Problem to solve: Retype, exactly as they appear below, the lines between the line holding "Final WL - 12900 um" and the line holding "Unrepaired setup endpoints", both ends included.
# # # # # # #
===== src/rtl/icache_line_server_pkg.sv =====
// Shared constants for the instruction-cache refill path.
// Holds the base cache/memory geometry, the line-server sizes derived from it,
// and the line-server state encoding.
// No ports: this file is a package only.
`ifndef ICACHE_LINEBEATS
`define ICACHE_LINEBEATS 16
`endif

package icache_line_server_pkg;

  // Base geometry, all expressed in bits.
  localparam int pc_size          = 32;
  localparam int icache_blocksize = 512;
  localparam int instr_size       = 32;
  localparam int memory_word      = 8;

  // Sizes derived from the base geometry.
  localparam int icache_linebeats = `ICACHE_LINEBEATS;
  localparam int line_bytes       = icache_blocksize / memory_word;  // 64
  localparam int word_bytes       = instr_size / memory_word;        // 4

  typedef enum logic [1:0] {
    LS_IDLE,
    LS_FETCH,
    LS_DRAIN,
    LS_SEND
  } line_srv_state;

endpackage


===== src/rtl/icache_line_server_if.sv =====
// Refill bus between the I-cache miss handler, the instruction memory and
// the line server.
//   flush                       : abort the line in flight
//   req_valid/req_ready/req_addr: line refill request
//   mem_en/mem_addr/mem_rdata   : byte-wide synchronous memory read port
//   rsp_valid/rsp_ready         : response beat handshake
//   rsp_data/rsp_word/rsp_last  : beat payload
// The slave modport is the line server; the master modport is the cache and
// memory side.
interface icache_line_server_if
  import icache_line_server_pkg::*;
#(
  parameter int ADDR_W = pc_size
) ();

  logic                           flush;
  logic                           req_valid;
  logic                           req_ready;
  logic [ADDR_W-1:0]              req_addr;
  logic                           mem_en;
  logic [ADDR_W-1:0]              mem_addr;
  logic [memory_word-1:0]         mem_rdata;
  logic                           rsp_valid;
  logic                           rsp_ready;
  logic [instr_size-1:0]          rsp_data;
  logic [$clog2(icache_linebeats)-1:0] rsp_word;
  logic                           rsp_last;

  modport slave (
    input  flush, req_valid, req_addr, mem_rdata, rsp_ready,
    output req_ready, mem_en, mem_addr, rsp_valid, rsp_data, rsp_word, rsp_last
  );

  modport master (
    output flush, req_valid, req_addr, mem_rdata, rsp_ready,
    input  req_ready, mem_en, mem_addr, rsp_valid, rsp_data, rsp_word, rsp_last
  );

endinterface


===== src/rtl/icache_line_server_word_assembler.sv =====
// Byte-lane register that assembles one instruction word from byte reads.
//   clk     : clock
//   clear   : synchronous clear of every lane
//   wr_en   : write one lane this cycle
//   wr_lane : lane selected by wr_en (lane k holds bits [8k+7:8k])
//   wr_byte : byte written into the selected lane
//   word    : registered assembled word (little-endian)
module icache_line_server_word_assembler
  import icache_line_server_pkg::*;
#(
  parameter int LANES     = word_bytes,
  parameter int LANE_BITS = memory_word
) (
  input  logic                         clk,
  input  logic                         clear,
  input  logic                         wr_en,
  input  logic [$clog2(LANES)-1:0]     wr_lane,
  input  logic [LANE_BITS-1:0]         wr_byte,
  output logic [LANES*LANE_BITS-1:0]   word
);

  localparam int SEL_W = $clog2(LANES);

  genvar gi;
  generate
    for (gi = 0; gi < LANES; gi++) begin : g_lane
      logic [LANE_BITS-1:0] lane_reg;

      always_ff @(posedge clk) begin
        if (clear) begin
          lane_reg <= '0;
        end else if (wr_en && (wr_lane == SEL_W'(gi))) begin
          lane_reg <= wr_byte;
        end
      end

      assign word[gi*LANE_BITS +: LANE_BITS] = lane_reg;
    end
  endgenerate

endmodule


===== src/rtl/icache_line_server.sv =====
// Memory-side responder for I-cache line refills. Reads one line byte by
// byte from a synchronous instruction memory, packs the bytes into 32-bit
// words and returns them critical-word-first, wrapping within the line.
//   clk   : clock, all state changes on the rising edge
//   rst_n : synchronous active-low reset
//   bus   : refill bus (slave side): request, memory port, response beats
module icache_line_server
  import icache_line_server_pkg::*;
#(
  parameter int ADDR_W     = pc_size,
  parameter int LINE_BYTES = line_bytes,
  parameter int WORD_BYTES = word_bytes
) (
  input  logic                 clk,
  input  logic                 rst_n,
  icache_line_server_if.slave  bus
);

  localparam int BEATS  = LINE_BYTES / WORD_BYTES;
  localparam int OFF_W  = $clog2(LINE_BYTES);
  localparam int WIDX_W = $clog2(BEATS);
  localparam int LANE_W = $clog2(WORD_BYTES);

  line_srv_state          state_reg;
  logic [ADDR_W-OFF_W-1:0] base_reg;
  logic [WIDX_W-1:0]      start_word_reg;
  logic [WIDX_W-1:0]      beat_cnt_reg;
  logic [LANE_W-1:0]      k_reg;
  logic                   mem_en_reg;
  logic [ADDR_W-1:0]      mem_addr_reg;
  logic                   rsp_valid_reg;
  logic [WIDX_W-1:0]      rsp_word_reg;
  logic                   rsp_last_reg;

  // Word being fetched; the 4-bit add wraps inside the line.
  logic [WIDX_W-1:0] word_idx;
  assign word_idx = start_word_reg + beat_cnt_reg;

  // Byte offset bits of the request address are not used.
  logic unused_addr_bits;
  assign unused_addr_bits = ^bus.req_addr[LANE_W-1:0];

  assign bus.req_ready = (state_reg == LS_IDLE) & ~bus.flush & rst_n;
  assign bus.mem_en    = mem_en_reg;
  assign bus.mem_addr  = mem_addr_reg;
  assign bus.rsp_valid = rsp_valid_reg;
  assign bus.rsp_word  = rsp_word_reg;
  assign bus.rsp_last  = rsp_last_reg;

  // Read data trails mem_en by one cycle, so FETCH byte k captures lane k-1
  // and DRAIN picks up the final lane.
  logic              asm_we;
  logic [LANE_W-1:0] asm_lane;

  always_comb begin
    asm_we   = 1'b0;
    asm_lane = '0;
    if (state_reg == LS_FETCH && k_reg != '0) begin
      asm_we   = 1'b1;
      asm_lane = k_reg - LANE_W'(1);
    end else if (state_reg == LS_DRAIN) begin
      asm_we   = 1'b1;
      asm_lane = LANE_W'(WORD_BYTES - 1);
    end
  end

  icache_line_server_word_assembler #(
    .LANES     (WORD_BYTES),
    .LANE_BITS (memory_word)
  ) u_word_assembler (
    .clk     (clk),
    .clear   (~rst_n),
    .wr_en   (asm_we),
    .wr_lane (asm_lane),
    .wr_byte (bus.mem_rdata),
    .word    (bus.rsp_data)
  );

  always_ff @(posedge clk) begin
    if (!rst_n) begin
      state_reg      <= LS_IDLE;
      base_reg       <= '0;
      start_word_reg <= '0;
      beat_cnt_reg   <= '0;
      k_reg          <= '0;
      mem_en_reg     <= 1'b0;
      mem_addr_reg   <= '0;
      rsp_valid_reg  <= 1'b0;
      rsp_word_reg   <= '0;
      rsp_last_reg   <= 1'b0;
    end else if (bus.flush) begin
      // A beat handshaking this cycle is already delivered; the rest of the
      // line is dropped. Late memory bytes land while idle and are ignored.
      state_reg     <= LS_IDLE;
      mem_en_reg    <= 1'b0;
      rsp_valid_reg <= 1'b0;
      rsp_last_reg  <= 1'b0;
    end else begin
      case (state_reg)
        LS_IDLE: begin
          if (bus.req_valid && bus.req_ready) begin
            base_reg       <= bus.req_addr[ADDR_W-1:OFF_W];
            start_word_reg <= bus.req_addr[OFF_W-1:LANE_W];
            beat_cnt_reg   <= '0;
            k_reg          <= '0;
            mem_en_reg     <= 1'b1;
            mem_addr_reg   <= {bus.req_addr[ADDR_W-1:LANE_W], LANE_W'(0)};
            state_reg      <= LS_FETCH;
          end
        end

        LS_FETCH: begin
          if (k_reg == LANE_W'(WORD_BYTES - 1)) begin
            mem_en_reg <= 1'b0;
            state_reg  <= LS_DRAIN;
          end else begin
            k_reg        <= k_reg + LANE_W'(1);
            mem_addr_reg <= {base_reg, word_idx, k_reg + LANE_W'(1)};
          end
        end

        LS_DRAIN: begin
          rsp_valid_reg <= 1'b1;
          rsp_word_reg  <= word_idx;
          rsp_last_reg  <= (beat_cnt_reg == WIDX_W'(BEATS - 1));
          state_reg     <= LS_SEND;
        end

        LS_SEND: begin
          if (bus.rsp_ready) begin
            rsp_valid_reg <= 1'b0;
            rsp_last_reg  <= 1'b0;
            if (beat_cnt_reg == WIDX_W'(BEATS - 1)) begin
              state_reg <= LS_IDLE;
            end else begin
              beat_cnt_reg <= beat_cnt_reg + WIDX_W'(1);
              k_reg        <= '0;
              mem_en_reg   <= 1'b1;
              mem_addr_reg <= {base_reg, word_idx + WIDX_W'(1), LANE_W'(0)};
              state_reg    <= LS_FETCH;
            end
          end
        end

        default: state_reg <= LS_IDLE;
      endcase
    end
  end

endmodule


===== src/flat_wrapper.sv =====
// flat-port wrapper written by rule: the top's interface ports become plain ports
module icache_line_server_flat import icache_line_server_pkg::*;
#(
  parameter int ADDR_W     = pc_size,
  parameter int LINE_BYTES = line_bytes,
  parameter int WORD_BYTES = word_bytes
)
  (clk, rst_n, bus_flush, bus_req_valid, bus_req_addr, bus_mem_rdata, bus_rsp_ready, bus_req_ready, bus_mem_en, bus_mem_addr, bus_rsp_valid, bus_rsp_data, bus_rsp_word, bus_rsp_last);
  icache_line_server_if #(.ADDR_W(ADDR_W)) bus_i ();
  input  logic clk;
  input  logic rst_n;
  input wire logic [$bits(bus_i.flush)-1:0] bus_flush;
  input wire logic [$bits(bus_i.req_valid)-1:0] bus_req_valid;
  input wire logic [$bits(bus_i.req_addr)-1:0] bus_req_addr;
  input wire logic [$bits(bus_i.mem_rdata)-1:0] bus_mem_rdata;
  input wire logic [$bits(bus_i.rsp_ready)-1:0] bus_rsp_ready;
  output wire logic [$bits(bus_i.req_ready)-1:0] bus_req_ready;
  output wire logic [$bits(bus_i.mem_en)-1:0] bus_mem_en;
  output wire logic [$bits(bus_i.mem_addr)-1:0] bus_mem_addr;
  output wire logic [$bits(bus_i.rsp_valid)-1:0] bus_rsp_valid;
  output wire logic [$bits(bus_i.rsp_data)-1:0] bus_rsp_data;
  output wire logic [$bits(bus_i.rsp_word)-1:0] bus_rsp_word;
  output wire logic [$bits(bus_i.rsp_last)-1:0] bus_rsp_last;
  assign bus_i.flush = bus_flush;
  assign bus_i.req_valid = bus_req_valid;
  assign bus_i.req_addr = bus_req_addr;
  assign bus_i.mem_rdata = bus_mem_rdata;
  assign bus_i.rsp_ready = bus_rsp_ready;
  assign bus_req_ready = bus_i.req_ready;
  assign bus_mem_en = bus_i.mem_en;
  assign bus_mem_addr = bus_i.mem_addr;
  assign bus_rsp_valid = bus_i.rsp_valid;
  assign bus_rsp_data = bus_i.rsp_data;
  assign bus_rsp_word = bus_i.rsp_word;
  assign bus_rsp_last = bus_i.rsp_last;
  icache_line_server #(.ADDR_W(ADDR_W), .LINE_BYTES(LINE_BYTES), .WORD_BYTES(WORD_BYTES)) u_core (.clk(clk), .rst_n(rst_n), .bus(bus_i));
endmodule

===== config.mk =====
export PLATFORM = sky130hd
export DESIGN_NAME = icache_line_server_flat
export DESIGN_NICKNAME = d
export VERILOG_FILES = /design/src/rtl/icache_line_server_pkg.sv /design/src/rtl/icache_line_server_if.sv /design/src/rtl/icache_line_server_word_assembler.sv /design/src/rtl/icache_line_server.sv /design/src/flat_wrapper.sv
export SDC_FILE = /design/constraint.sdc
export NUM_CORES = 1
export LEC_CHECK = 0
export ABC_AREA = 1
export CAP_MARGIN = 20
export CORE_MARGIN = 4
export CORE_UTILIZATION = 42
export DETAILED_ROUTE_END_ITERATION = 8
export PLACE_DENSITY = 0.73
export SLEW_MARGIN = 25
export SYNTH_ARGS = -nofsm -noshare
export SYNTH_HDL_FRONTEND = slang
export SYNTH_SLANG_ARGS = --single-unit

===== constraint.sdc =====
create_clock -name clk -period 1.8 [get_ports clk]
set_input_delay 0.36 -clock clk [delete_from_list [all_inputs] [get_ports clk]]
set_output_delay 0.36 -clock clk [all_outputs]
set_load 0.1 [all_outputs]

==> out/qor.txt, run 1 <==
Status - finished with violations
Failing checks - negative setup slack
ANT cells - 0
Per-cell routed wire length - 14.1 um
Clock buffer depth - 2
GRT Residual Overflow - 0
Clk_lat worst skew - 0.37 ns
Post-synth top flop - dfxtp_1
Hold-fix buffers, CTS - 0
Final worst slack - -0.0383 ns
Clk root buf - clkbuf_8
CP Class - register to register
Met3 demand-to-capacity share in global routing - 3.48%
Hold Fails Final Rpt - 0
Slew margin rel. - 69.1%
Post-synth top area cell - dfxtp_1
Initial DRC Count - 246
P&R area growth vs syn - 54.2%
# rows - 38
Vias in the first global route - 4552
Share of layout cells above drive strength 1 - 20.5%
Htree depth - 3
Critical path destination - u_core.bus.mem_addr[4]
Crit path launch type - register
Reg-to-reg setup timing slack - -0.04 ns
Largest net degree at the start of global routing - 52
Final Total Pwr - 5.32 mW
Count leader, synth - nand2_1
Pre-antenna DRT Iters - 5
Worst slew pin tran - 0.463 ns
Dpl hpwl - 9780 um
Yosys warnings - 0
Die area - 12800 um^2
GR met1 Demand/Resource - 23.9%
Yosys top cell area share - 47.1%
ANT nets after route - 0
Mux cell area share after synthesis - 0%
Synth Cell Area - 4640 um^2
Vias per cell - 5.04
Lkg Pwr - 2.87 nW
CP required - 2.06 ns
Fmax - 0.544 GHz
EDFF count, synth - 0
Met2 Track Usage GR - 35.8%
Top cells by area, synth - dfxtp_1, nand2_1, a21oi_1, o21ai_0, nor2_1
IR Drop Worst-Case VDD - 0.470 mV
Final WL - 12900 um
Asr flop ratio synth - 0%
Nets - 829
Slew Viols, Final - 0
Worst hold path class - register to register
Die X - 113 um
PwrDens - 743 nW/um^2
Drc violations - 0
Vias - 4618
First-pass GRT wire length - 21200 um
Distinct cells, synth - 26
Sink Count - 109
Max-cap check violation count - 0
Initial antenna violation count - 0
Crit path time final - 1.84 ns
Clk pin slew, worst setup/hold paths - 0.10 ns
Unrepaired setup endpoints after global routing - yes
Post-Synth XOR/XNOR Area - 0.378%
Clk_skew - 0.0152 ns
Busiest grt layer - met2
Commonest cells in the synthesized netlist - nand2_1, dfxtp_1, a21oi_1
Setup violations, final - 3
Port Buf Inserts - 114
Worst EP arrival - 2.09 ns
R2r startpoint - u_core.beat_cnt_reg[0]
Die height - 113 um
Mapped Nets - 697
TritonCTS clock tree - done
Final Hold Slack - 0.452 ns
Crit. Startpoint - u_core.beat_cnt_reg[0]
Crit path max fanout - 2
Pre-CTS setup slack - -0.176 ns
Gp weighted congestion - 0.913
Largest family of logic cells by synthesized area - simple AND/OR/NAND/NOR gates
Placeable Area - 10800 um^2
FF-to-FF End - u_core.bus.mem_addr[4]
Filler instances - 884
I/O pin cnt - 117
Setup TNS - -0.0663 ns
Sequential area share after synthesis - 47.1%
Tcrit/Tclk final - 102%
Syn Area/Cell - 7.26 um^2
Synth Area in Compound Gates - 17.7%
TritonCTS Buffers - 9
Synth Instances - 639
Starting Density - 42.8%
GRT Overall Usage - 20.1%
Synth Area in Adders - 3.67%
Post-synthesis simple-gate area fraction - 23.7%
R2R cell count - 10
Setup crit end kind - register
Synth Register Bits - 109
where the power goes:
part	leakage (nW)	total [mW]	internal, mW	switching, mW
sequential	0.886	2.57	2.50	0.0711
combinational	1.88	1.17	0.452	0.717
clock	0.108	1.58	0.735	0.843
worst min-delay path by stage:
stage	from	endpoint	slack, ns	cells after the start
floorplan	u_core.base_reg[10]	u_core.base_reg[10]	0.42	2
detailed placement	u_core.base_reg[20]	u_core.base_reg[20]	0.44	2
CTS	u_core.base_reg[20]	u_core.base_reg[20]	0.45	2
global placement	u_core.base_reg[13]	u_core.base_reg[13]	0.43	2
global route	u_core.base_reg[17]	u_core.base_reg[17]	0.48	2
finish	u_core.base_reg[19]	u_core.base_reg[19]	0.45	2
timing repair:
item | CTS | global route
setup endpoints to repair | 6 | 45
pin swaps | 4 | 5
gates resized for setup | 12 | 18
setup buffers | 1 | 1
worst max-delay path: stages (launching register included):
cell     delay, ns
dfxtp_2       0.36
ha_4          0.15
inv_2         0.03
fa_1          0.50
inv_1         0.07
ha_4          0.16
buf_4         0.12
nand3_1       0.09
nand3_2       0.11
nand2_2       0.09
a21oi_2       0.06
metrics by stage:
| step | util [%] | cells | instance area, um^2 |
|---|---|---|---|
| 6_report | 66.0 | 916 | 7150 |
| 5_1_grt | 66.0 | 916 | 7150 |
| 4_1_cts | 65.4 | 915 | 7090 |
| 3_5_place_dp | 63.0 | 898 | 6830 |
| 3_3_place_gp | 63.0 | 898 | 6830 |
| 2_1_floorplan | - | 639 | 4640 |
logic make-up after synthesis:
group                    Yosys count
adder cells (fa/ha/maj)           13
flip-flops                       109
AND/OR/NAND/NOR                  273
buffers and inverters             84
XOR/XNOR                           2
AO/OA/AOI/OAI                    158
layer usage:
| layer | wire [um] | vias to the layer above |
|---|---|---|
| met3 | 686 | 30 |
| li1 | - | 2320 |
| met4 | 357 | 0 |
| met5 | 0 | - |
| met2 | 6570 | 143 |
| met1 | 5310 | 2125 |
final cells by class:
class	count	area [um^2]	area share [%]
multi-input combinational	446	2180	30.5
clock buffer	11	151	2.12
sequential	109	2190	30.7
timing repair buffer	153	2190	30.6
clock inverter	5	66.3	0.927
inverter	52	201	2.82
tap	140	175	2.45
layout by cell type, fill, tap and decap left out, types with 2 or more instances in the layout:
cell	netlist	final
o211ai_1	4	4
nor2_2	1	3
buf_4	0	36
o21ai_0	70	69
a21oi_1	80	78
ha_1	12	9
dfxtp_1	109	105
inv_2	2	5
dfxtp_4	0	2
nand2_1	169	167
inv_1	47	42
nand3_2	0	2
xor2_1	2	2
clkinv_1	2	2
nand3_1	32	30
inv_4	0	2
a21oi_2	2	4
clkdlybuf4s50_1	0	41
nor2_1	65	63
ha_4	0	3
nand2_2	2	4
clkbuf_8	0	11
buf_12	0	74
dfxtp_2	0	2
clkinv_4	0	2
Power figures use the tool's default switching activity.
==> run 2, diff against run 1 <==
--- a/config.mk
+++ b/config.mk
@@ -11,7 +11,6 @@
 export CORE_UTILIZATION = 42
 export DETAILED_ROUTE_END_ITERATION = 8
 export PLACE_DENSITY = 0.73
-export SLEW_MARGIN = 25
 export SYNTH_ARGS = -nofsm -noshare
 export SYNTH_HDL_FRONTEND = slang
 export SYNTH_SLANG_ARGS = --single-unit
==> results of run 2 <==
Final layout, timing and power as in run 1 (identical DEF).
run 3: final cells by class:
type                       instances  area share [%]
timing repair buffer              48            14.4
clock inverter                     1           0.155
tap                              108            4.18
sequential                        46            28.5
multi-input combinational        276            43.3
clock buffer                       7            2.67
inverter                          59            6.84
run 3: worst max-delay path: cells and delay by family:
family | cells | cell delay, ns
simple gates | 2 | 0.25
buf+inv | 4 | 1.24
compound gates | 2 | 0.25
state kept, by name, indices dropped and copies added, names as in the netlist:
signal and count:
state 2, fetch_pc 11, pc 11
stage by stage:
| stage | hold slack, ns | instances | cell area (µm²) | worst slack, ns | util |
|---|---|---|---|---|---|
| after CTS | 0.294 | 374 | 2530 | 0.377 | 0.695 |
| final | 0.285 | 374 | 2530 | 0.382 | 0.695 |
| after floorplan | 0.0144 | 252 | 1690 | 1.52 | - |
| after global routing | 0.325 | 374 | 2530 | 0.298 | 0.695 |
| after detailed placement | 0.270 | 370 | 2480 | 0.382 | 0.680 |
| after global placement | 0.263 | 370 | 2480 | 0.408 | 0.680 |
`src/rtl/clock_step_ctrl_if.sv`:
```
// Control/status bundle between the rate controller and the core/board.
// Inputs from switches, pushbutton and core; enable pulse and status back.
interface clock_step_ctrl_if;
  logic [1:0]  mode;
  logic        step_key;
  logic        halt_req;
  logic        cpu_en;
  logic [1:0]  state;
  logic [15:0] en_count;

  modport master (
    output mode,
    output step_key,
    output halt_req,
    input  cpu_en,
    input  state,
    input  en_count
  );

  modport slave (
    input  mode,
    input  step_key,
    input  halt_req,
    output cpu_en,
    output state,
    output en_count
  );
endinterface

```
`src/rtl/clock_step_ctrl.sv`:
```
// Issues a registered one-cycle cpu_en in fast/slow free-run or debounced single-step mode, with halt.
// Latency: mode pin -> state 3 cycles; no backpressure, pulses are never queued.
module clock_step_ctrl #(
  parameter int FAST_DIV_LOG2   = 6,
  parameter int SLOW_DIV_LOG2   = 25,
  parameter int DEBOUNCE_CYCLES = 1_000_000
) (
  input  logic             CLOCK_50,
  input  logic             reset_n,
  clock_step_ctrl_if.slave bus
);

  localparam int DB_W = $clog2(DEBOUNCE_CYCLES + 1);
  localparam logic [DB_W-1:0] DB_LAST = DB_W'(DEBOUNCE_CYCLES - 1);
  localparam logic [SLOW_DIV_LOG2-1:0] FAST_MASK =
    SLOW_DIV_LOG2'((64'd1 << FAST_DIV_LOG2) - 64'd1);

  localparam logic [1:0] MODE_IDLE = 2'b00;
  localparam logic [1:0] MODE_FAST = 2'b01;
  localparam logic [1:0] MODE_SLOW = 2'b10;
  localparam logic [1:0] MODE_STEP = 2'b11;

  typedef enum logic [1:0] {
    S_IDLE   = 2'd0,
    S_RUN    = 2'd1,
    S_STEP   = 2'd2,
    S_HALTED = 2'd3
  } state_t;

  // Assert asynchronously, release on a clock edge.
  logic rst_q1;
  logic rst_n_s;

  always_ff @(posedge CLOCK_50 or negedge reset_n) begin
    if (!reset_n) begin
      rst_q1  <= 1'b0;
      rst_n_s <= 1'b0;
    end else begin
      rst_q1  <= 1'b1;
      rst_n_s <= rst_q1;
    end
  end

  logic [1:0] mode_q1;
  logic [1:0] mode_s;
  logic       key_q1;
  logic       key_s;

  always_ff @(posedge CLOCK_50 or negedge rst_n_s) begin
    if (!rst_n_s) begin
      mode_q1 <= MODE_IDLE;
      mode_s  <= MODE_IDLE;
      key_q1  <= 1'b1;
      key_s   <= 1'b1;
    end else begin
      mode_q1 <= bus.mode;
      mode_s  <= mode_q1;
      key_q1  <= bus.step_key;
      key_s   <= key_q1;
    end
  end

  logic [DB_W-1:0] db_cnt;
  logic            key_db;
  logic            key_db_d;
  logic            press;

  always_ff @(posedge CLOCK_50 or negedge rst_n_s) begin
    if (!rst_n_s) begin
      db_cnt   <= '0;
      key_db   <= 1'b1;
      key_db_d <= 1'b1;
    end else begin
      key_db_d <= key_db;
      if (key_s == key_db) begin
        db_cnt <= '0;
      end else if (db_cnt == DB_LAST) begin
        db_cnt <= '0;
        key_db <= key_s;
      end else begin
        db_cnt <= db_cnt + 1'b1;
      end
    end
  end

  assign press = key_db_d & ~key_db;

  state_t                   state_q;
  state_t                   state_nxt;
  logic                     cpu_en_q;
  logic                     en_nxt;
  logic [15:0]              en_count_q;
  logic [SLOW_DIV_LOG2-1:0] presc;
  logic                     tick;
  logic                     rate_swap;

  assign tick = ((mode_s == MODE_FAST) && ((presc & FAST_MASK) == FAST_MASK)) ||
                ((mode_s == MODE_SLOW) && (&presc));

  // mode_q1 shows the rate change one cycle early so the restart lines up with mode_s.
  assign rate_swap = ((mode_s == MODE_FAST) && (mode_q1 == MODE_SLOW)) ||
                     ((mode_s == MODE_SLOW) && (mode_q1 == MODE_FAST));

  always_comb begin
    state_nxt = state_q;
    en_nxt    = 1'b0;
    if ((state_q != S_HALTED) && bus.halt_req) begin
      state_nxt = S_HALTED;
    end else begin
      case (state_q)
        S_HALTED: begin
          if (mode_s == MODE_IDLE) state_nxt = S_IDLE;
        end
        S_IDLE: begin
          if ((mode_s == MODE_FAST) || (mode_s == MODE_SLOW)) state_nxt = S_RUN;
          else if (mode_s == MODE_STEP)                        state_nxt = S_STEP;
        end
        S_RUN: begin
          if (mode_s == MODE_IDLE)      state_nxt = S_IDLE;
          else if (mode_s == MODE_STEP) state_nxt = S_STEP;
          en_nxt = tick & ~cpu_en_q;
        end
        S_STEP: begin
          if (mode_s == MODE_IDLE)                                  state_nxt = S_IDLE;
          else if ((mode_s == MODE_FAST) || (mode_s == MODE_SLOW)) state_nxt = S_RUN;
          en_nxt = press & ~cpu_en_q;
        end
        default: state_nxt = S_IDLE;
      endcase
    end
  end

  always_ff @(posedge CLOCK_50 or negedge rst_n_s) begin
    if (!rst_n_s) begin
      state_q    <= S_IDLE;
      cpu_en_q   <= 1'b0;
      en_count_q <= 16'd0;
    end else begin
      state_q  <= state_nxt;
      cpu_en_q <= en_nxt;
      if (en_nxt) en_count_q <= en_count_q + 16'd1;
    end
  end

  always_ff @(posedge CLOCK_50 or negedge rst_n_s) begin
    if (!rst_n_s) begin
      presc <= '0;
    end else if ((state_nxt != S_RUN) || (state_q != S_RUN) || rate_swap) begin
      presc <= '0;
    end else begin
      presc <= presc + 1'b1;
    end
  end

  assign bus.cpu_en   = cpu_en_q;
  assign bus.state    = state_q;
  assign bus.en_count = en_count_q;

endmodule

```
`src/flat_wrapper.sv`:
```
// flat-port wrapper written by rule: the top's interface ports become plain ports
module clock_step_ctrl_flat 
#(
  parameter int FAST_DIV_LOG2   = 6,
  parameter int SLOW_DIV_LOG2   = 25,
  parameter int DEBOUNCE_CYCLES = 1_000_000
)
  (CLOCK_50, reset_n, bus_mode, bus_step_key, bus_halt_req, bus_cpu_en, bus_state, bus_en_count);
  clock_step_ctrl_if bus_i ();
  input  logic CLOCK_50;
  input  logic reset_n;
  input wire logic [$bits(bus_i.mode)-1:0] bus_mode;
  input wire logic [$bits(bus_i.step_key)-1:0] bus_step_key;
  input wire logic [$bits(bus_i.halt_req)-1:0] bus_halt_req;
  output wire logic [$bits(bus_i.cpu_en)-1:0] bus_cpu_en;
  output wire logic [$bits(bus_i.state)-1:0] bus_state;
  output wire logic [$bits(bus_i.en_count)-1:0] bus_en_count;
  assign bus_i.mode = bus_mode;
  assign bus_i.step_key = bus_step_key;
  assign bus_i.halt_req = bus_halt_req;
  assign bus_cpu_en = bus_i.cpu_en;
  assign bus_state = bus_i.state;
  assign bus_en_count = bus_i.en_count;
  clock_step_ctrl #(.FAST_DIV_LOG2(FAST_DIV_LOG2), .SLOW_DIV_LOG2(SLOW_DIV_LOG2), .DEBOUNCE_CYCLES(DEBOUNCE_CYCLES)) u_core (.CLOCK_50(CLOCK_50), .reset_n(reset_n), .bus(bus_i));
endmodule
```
# # # # # # #
Solution:
Final WL - 12900 um
Asr flop ratio synth - 0%
Nets - 829
Slew Viols, Final - 0
Worst hold path class - register to register
Die X - 113 um
PwrDens - 743 nW/um^2
Drc violations - 0
Vias - 4618
First-pass GRT wire length - 21200 um
Distinct cells, synth - 26
Sink Count - 109
Max-cap check violation count - 0
Initial antenna violation count - 0
Crit path time final - 1.84 ns
Clk pin slew, worst setup/hold paths - 0.10 ns
Unrepaired setup endpoints after global routing - yes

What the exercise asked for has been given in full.